» **PROMPT**:
The job is to find each line of the records below that includes the word "vsat" and copy it.

» **PROVIDED INFORMATION**:
○ ○ ○ ○ ○

This is an optimization exercise on Yosys and OpenROAD, whose aim is small area, a short achievable clock period and few clock cycles, not a production implementation. In this exercise RTL edits were held to simulation tests only and were not proved equivalent to the original. Power figures rest on the tool's default switching activity, not on a simulated workload.

`design/flow/config.mk`:
```
export PLATFORM = sky130hd
export DESIGN_NAME = lst_stamp_unit
export DESIGN_NICKNAME = lst_stamp_unit
export VERILOG_FILES = /design/flow/design.v
export SDC_FILE = /design/flow/constraint.sdc
export NUM_CORES = 4
export LEC_CHECK = 0
export CAP_MARGIN = 70
export CORE_MARGIN = 2
export CORE_UTILIZATION = 40
export SLEW_MARGIN = 70
```
`design/flow/constraint.sdc`:
```
create_clock -name core_clock -period 15.0 [get_ports {clk}]
set_input_delay 3.0000 -clock core_clock [delete_from_list [all_inputs] [get_ports {clk}]]
set_output_delay 3.0000 -clock core_clock [all_outputs]
set_load 0.01 [all_outputs]
```
`design/flow/design.v`:
```
module lst_stamp_unit (
    input  wire        clk,
    input  wire        rst,
    input  wire        start,
    output wire        ready,
    input  wire [63:0] p0_i,
    input  wire [15:0] pass_i,
    input  wire [31:0] v_i,
    input  wire [47:0] t0_i,
    input  wire [47:0] tpp_i,
    input  wire [15:0] alpha_i,
    input  wire [15:0] beta_i,
    input  wire [31:0] vlo_i,
    input  wire [31:0] vhi_i,
    input  wire [31:0] gate_i,
    input  wire [47:0] ts_i,
    input  wire [15:0] zpass_i,
    input  wire [47:0] zfine_i,
    output wire        done,
    output reg         accept,
    output reg  [1:0]  reason,
    output reg         clamp,
    output wire [63:0] p0_o,
    output wire [15:0] pass_o,
    output wire [31:0] v_o,
    output wire [47:0] t0_o,
    output wire [31:0] resid_o,
    output reg         resid_upd
);
    localparam integer S_IDLE  = 0,
                       S_DT    = 1,
                       S_MUL1  = 2,
                       S_PADD  = 3,
                       S_DIV1  = 4,
                       S_RES1A = 5,
                       S_RES1B = 6,
                       S_MUL2  = 7,
                       S_D2G   = 8,      
                       S_D2P   = 9,      
                       S_VUP1  = 10,
                       S_VUP2  = 11,
                       S_DONE  = 12;
    localparam [1:0] R_OK = 2'd0, R_DT = 2'd1, R_PASS = 2'd2, R_GATE = 2'd3;
    reg [12:0] st;       
    reg [12:0] nst;
    reg [12:0] sth;      
    reg [12:0] nsth;
    reg [63:0] P0;
    reg [15:0] PASS;
    reg [31:0] V;
    reg [47:0] T0;
    reg [64:0] D;        
    reg [15:0] ALPHA;
    reg [15:0] BETA;
    reg [31:0] VLO;
    reg [31:0] VHI;
    reg [31:0] GATE;     
    reg [15:0] ZP;       
    reg [47:0] ZF;       
    reg [1:0]  RX;       
    reg [47:0] DT;       
    reg [80:0] P;        
    reg [15:0] Q;        
    reg [47:0] ACCB;     
    reg [5:0]  cnt;
    reg        up;       
    reg [1:0]  rsn;      
    reg        rneg;
    reg        nhi, nlo;     
    reg [5:0]  khi, klo;     
    reg        vsat;         
    reg        divdone;
    reg        pfdone;
    reg        f_aps, f_asg, f_yv, f_msel, f_minv, f_rsel, f_rinv, f_ac;
    reg        f_bhi, f_blo, f_bsel, f_bxhi, f_bdiv, f_bc;
    reg        mshort;       
    reg        h_aps, h_asg, h_yv, h_msel, h_minv, h_rsel, h_rinv;
    wire s_idle = st[S_IDLE],  s_dt   = st[S_DT],    s_mul1 = st[S_MUL1];
    wire s_padd = st[S_PADD],  s_div1 = st[S_DIV1],  s_r1a  = st[S_RES1A];
    wire s_r1b  = st[S_RES1B], s_mul2 = st[S_MUL2],  d2g    = st[S_D2G];
    wire d2p    = st[S_D2P],   s_vup1 = st[S_VUP1],  s_vup2 = st[S_VUP2];
    wire s_done = st[S_DONE];
    wire s_div2 = d2g | d2p;
    wire h_dt   = sth[S_DT],    h_mul1 = sth[S_MUL1],  h_padd = sth[S_PADD];
    wire h_div1 = sth[S_DIV1],  h_r1a  = sth[S_RES1A], h_r1b  = sth[S_RES1B];
    wire h_mul2 = sth[S_MUL2],  h_d2g  = sth[S_D2G],   h_d2p  = sth[S_D2P];
    wire h_vup1 = sth[S_VUP1],  h_vup2 = sth[S_VUP2],  h_done = sth[S_DONE];
    wire h_idle = sth[S_IDLE];
    assign ready   = s_idle | s_done;
    assign done    = s_done;
    assign p0_o    = P0;
    assign pass_o  = PASS;
    assign v_o     = V;
    assign t0_o    = T0;
    assign resid_o = GATE;
    wire [63:0] M    = {D[47:0], 16'd0};
    wire [65:0] rr   = {RX, ZP, ZF};
    wire [81:0] rx   = {{16{rr[65]}}, rr};
    wire [5:0]  kb   = rneg ? klo : khi;
    wire        bneg = rneg ? nlo : nhi;
    wire        a_ps   = f_aps;                  
    wire        a_pt   = f_asg & P[80];          
    wire        m_sel  = f_msel;
    wire        m_inv  = f_minv;
    wire        r_sel  = f_rsel;
    wire        r_inv  = f_rinv;
    wire [81:0] axl = ({82{s_mul1}} & {P, 1'b0})
                    | ({82{a_ps}}   & {a_pt, P})
                    | ({82{s_r1a}}  & {18'd0, ZF, 16'd0})
                    | ({82{s_r1b}}  & rx)
                    | ({82{d2g}}    & {34'd0, GATE, 16'd0})
                    | ({82{s_vup2}} & {{48{ACCB[33]}}, ACCB[33:0]})
                    | ({82{s_vup1}} & {34'd0, T0});
    wire [81:0] ayl = ({82{f_yv}}   & {50'd0, V})
                    | ({82{s_padd}} & {18'd0, P0})
                    | ({82{s_div1}} & ~{1'b0, D, 16'd0})
                    | ({82{s_r1a}}  & ~{18'd0, P[63:0]})
                    | ({82{m_sel}}  & ({18'd0, M} ^ {82{m_inv}}))
                    | ({82{r_sel}}  & (rx ^ {82{r_inv}}))
                    | ({82{s_vup2}} & ~{50'd0, VLO})
                    | ({82{s_vup1}} & {34'd0, DT});
    wire        ha_pt = h_asg & P[80];
    wire [81:0] axh = ({82{h_mul1}} & {P, 1'b0})
                    | ({82{h_aps}}  & {ha_pt, P})
                    | ({82{h_r1a}}  & {18'd0, ZF, 16'd0})
                    | ({82{h_r1b}}  & rx)
                    | ({82{h_d2g}}  & {34'd0, GATE, 16'd0})
                    | ({82{h_vup2}} & {{48{ACCB[33]}}, ACCB[33:0]})
                    | ({82{h_vup1}} & {34'd0, T0});
    wire [81:0] ayh = ({82{h_yv}}   & {50'd0, V})
                    | ({82{h_padd}} & {18'd0, P0})
                    | ({82{h_div1}} & ~{1'b0, D, 16'd0})
                    | ({82{h_r1a}}  & ~{18'd0, P[63:0]})
                    | ({82{h_msel}} & ({18'd0, M} ^ {82{h_minv}}))
                    | ({82{h_rsel}} & (rx ^ {82{h_rinv}}))
                    | ({82{h_vup2}} & ~{50'd0, VLO})
                    | ({82{h_vup1}} & {34'd0, DT});
    wire [81:0] ax = {axh[81:41], axl[40:0]};
    wire [81:0] ay = {ayh[81:41], ayl[40:0]};
    wire        ac = f_ac;
    wire [81:0] sa = ax + ay + {81'd0, ac};
    wire        a_neg = sa[81];
    wire        b_hi   = f_bhi;
    wire        b_lo   = f_blo;
    wire        b_sel  = f_bsel;
    wire [48:0] bx = ({49{s_dt}}          & {1'b0, DT})
                   | ({49{f_bxhi}}        & {17'd0, VHI})
                   | ({49{b_lo | s_vup1}} & {17'd0, V})
                   | ({49{s_mul2}}        & {1'b0, ACCB})
                   | ({49{d2g}}           & {33'd0, ACCB[47:32]})
                   | ({49{d2p}}           & {ZF, ACCB[47]});
    wire [48:0] by = ({49{s_dt}}   & ~{1'b0, T0})
                   | ({49{b_hi}}   & ~{17'd0, V})
                   | ({49{b_lo}}   & ~{17'd0, VLO})
                   | ({49{b_sel}}  & {1'b0, ZF ^ {48{rneg}}})
                   | ({49{f_bdiv & ~s_vup1}} & ~{1'b0, DT})
                   | ({49{s_vup1}} & ({17'd0, ACCB[31:0]} ^ {49{rneg}}))
                   | ({49{s_vup2}} & ~{{15{ACCB[33]}}, ACCB[33:0]});
    wire        bc = s_vup1 ? rneg : f_bc;
    wire [48:0] sb = bx + by + {48'd0, bc};
    wire        b_neg = sb[48];
    wire [47:0] dt_new  = sb[47:0];
    wire        dt_bad  = (dt_new == 48'd0) || dt_new[47];
    wire        dt_short = (dt_new[47:15] == 33'd0);
    wire [15:0] pass_pred = PASS + Q;
    wire [15:0] dpass     = ZP - pass_pred;
    wire        dp_p1     = (dpass == 16'h0001);
    wire        dp_m1     = (dpass == 16'hFFFF);
    wire        dp_ok     = dp_p1 || dp_m1 || (dpass == 16'h0000);
    wire [49:0] r_tick  = rr[65:16];
    wire        r_hi    = ~r_tick[49] && (r_tick[48:31] != 18'd0);
    wire        r_lo    = r_tick[49] && ((r_tick[48:31] != {18{1'b1}}) || (r_tick[30:0] == 31'd0));
    wire [31:0] resid_sat = r_hi ? 32'h7FFF_FFFF : (r_lo ? 32'h8000_0001 : r_tick[31:0]);
    reg  [5:0]  bnd_len;
    integer j;
    always @(*) begin
        bnd_len = 6'd0;
        for (j = 0; j < 32; j = j + 1)
            if (sb[j]) bnd_len = j + 1;
    end
    wire        dv_upgo  = s_div1 & up & ~a_neg;             
    wire        dv_turn  = s_div1 & up & a_neg & (cnt != 6'd0);
    wire        dv_step  = s_div1 & ~up;
    wire        dv_end   = s_div1 & (cnt == 6'd0) & (~up | a_neg);
    wire        q_bit   = ~b_neg;
    wire        dv2_on  = d2p & ~divdone & ~bneg;
    wire        skip8   = dv2_on & (cnt >= 6'd23) & ({ZF, ACCB[47:40]} < {8'd0, DT});
    wire        dstep   = dv2_on & ~skip8;
    wire        dsat    = (d2g & ~bneg & q_bit) | (dstep & q_bit & (cnt >= kb));
    wire        div_end = divdone | bneg | (dstep & (q_bit & (cnt >= kb) | (cnt == 6'd0)));
    wire        pf_take = d2p & ~pfdone & (P[65] | ~a_neg);
    wire        vclamp  = bneg | vsat;
    wire        v_tolo  = vclamp ? rneg  : a_neg;
    wire        v_tohi  = vclamp ? ~rneg : (~a_neg & b_neg);
    wire        v_keep  = ~vclamp & ~a_neg & ~b_neg;
    wire [31:0] v_new   = ({32{v_tolo}} & VLO) | ({32{v_tohi}} & VHI) | ({32{v_keep}} & ACCB[31:0]);
    wire        acc_ok  = (rsn == R_OK);
    wire go = ready & start;
    always @(*) begin
        nst          = 13'd0;
        nst[S_IDLE]  = ready & ~start;
        nst[S_DT]    = go;
        nst[S_MUL1]  = s_dt | (s_mul1 & (cnt != 6'd47));
        nst[S_PADD]  = s_mul1 & (cnt == 6'd47);
        nst[S_DIV1]  = s_padd | (s_div1 & ~dv_end);
        nst[S_RES1A] = dv_end;
        nst[S_RES1B] = s_r1a;
        nst[S_MUL2]  = s_r1b | (s_mul2 & (cnt != 6'd15));
        nst[S_D2G]   = s_mul2 & (cnt == 6'd15);
        nst[S_D2P]   = d2g | (d2p & ~div_end);
        nst[S_VUP1]  = d2p & div_end;
        nst[S_VUP2]  = s_vup1;
        nst[S_DONE]  = s_vup2;
    end
    wire h_ready = h_idle | h_done;
    always @(*) begin
        nsth          = 13'd0;
        nsth[S_IDLE]  = h_ready & ~start;
        nsth[S_DT]    = h_ready & start;
        nsth[S_MUL1]  = h_dt | (h_mul1 & (cnt != 6'd47));
        nsth[S_PADD]  = h_mul1 & (cnt == 6'd47);
        nsth[S_DIV1]  = h_padd | (h_div1 & ~dv_end);
        nsth[S_RES1A] = h_div1 & dv_end;
        nsth[S_RES1B] = h_r1a;
        nsth[S_MUL2]  = h_r1b | (h_mul2 & (cnt != 6'd15));
        nsth[S_D2G]   = h_mul2 & (cnt == 6'd15);
        nsth[S_D2P]   = h_d2g | (h_d2p & ~div_end);
        nsth[S_VUP1]  = h_d2p & div_end;
        nsth[S_VUP2]  = h_vup1;
        nsth[S_DONE]  = h_vup2;
    end
    wire dt_first = dt_short ? dt_new[14] : dt_new[47];
    wire n_minv   = (s_r1a & dp_m1) | (d2g & ~P[65]);
    wire n_rinv   = nst[S_D2G] & ~rneg;
    always @(posedge clk) begin
        if (rst)
            st <= 13'd1;
        else
            st <= nst;
        f_aps  <= nst[S_PADD] | nst[S_DIV1] | nst[S_MUL2] | d2g;
        f_asg  <= nst[S_MUL2] | d2g;
        f_yv   <= (s_dt & dt_first) | (s_mul1 & (cnt != 6'd47) & (mshort ? DT[13] : DT[46]));
        f_msel <= (s_r1a & (dp_p1 | dp_m1)) | d2g;
        f_minv <= n_minv;
        f_rsel <= (s_r1b & ALPHA[0]) | (s_mul2 & (cnt != 6'd15) & ALPHA[1]) | nst[S_D2G];
        f_rinv <= n_rinv;
        f_ac   <= s_padd | s_div1 | n_minv | n_rinv | s_vup1;    
        f_bhi  <= s_dt;
        f_blo  <= s_mul1 & (cnt != 6'd47);
        f_bsel <= (s_r1b & BETA[0]) | (s_mul2 & (cnt != 6'd15) & BETA[1]);
        f_bxhi <= s_dt | nst[S_VUP2];
        f_bdiv <= nst[S_D2G] | d2g | d2p;      
        f_bc   <= nst[S_DT] | nst[S_MUL1] | nst[S_D2G] | d2g | d2p | s_vup1 |
                  (((s_r1b & BETA[0]) | (s_mul2 & (cnt != 6'd15) & BETA[1])) &
                   (s_r1b ? sa[65] : rneg));
        mshort <= s_dt & dt_short;
        if (rst)
            sth <= 13'd1;
        else
            sth <= nsth;
        h_aps  <= nsth[S_PADD] | nsth[S_DIV1] | nsth[S_MUL2] | h_d2g;
        h_asg  <= nsth[S_MUL2] | h_d2g;
        h_yv   <= (h_dt & dt_first) | (h_mul1 & (cnt != 6'd47) & (mshort ? DT[13] : DT[46]));
        h_msel <= (h_r1a & (dp_p1 | dp_m1)) | h_d2g;
        h_minv <= (h_r1a & dp_m1) | (h_d2g & ~P[65]);
        h_rsel <= (h_r1b & ALPHA[0]) | (h_mul2 & (cnt != 6'd15) & ALPHA[1]) | nsth[S_D2G];
        h_rinv <= nsth[S_D2G] & ~rneg;
    end
    always @(posedge clk) begin
        if (go) begin
            P0    <= p0_i;
            PASS  <= pass_i;
            V     <= v_i;
            T0    <= t0_i;
            ALPHA <= alpha_i;
            BETA  <= beta_i;
            VLO   <= vlo_i;
            VHI   <= vhi_i;
        end else if (s_vup2 & acc_ok) begin
            P0    <= P[63:0];
            PASS  <= Q;
            V     <= v_new;
        end else if (s_mul2) begin
            ALPHA <= {1'b0, ALPHA[15:1]};
            BETA  <= {1'b0, BETA[15:1]};
        end
        if (dv_upgo)
            D <= {D[63:0], 1'b0};
        else if (go)
            D <= {17'd0, tpp_i};
        else if (dv_turn | (dv_step & (cnt != 6'd0)))
            D <= {1'b0, D[64:1]};
        if (go)
            GATE <= gate_i;
        else if (d2g)
            GATE <= resid_sat;
        else if (s_vup2 & (rsn == R_DT))
            GATE <= 32'd0;
        else if (s_vup2 & (rsn == R_PASS))
            GATE <= 32'h8000_0000;
        if (go)
            {RX, ZP} <= {2'd0, zpass_i};
        else if (s_r1a | s_r1b)
            {RX, ZP} <= sa[65:48];
        if (dstep & q_bit) begin
            ZF <= sb[47:0];
        end else if (go) begin
            ZF <= zfine_i;
        end else if (s_r1a | s_r1b) begin
            ZF <= sa[47:0];
        end else if (d2g & ~bneg) begin
            ZF <= {32'd0, ACCB[47:32]};
        end else if (skip8) begin
            ZF <= {ZF[39:0], ACCB[47:40]};
        end else if (dstep) begin
            ZF <= {ZF[46:0], ACCB[47]};
        end
        if (s_vup1 & acc_ok)
            T0 <= sa[47:0];
        if (go)
            DT <= ts_i;
        else if (s_dt)
            DT <= dt_new;
        else if (mshort)
            DT <= {DT[13:0], DT[47:14]};     
        else if (s_mul1)
            DT <= {DT[46:0], DT[47]};
        if ((dv_step & ~a_neg) | pf_take | s_mul1 | s_padd)
            P <= sa[80:0];
        else if (s_dt)
            P <= 81'd0;
        else if (s_r1a)
            P <= {1'b0, P[63:0], 16'd0};
        else if (s_mul2)
            P <= sa[81:1];
        if (s_dt)
            Q <= 16'd0;
        else if (dv_step)
            Q <= {Q[14:0], ~a_neg};
        else if (s_r1a)
            Q <= pass_pred;
        else if (pf_take)
            Q <= P[65] ? Q - 16'd1 : Q + 16'd1;
        if (s_r1b)
            ACCB <= 48'd0;
        else if (s_mul2)
            ACCB <= sb[48:1];
        else if (d2g & ~bneg)
            ACCB <= {ACCB[31:0], 16'd0};
        else if (skip8)
            ACCB <= {ACCB[39:0], 8'd0};
        else if (dstep)
            ACCB <= {ACCB[46:0], q_bit};
        else if (s_vup1)
            ACCB <= {14'd0, sb[33:0]};
        if (s_dt)
            cnt <= 6'd0;
        else if (s_mul1)
            cnt <= cnt + (mshort ? 6'd34 : 6'd1);    
        else if (s_padd | s_r1b)
            cnt <= 6'd0;
        else if (s_mul2)
            cnt <= (cnt == 6'd15) ? 6'd31 : cnt + 6'd1;
        else if (s_div1)
            cnt <= (up & ~a_neg) ? cnt + 6'd1 : cnt - 6'd1;
        else if (d2p)
            cnt <= skip8 ? cnt - 6'd8 : cnt - 6'd1;
        if (s_dt)
            rsn <= dt_bad ? R_DT : R_OK;
        if (b_hi) begin
            nhi <= b_neg;
            khi <= bnd_len;
        end
        if (b_lo) begin
            nlo <= b_neg;
            klo <= bnd_len;
        end
        if (s_padd)
            up <= 1'b1;
        if (dv_turn)
            up <= 1'b0;
        if (s_r1a) begin
            if (acc_ok & ~dp_ok)
                rsn <= R_PASS;
        end
        if (s_r1b)
            rneg <= sa[65];
        if (s_mul2) begin
            divdone <= 1'b0;
            vsat    <= 1'b0;
            pfdone  <= 1'b0;
        end
        if (s_div2) begin
            if (d2p)
                pfdone <= 1'b1;
            if (d2g & acc_ok & a_neg)
                rsn <= R_GATE;
            if (d2g & bneg)
                divdone <= 1'b1;
            if (dsat) begin
                vsat    <= 1'b1;
                divdone <= 1'b1;
            end
            if (dstep & (cnt == 6'd0))
                divdone <= 1'b1;
        end
        if (s_vup2) begin
            accept    <= acc_ok;
            reason    <= rsn;
            resid_upd <= (rsn != R_DT);
            clamp     <= acc_ok & (vclamp | a_neg | b_neg);
        end
    end
endmodule
```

○ ○ ○ ○ ○

» **TASK RESPONSE**:
    reg        vsat;         
    wire        vclamp  = bneg | vsat;
            vsat    <= 1'b0;
                vsat    <= 1'b1;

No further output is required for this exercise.